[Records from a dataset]
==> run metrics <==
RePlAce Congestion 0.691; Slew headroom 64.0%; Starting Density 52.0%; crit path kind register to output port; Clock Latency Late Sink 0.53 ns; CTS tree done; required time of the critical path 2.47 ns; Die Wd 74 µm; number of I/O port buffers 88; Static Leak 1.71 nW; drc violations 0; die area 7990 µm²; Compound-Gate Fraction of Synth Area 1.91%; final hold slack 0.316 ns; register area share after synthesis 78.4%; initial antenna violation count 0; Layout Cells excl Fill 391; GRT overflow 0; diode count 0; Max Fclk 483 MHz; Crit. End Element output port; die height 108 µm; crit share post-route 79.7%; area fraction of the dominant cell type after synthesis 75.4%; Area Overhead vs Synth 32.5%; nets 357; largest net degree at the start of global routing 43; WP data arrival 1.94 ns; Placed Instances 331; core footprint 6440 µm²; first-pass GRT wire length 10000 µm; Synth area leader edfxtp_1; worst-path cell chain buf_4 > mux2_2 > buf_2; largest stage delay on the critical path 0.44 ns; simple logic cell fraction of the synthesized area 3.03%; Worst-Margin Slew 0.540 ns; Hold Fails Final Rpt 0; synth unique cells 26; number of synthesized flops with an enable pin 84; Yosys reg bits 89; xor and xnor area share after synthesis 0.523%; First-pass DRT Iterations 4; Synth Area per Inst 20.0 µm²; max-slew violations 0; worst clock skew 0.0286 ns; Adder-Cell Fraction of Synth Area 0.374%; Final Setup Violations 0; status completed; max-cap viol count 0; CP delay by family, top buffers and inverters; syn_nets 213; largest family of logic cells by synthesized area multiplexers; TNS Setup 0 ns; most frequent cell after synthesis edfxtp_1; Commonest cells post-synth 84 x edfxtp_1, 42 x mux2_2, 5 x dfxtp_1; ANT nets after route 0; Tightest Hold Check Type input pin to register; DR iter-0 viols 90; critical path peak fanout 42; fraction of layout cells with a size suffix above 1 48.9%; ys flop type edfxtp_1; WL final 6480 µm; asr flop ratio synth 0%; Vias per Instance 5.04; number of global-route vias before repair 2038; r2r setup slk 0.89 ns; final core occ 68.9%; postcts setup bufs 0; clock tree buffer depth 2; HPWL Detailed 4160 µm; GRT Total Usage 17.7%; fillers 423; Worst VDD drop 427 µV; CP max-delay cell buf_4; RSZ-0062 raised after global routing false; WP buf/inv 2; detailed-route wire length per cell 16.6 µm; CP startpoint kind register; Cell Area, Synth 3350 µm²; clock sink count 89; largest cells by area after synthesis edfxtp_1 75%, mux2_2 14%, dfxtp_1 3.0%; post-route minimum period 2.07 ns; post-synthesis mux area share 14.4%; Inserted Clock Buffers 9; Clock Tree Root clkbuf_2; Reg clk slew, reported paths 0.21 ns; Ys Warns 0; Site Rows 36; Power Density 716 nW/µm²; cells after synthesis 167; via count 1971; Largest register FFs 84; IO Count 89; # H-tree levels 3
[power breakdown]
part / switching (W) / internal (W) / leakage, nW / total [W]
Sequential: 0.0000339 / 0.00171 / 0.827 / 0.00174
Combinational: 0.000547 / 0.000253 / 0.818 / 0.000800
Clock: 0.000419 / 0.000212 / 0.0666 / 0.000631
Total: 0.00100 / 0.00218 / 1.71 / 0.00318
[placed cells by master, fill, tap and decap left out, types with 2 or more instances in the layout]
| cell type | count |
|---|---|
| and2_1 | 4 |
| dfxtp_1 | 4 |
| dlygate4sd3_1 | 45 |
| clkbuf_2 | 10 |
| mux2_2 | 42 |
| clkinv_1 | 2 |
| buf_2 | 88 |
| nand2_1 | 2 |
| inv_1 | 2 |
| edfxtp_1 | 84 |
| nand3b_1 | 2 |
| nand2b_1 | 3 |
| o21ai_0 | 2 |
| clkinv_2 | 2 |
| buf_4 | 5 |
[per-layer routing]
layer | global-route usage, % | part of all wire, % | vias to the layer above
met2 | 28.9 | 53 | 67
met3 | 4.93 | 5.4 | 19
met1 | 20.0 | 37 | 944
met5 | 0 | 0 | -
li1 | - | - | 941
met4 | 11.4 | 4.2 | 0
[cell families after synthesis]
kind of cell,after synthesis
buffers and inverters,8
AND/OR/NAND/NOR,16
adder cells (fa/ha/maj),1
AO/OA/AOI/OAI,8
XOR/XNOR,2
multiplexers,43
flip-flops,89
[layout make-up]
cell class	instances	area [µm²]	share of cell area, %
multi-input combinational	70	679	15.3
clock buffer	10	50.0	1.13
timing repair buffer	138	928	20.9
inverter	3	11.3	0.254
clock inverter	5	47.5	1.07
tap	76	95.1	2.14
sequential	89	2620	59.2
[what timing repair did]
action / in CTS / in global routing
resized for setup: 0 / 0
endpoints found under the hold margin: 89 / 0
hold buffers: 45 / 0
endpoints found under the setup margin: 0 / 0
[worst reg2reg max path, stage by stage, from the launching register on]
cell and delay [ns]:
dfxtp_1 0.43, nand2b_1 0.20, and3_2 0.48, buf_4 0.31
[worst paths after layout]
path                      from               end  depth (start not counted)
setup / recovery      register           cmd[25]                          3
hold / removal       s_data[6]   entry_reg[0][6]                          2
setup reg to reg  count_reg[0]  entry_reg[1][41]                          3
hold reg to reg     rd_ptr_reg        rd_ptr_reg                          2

---

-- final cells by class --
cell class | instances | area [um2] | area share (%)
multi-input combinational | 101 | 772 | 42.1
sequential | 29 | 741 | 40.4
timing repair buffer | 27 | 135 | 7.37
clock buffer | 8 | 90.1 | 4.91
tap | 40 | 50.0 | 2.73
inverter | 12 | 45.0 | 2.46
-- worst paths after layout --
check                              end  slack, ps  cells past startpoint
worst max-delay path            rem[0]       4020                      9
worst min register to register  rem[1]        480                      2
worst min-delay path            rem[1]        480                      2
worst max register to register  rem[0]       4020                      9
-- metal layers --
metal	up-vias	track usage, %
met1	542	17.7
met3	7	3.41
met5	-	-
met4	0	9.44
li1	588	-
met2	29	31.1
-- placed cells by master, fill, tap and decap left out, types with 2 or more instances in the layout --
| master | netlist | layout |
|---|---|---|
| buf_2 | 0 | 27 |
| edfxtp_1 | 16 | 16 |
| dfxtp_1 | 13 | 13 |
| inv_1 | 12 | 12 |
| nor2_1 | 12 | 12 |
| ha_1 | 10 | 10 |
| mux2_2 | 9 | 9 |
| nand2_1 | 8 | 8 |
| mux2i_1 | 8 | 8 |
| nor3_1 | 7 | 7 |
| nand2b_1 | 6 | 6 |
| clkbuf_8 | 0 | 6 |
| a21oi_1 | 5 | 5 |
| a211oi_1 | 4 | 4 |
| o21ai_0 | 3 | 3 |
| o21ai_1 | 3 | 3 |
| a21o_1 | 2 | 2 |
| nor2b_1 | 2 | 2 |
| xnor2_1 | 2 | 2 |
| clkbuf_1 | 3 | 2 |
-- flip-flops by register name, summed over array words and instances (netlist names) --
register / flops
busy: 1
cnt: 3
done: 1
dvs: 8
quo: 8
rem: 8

→ **Exercise directions**
Make a tally of the lines in this data that include the string "more", and answer with that tally alone.

→ **Reply to the exercise**
2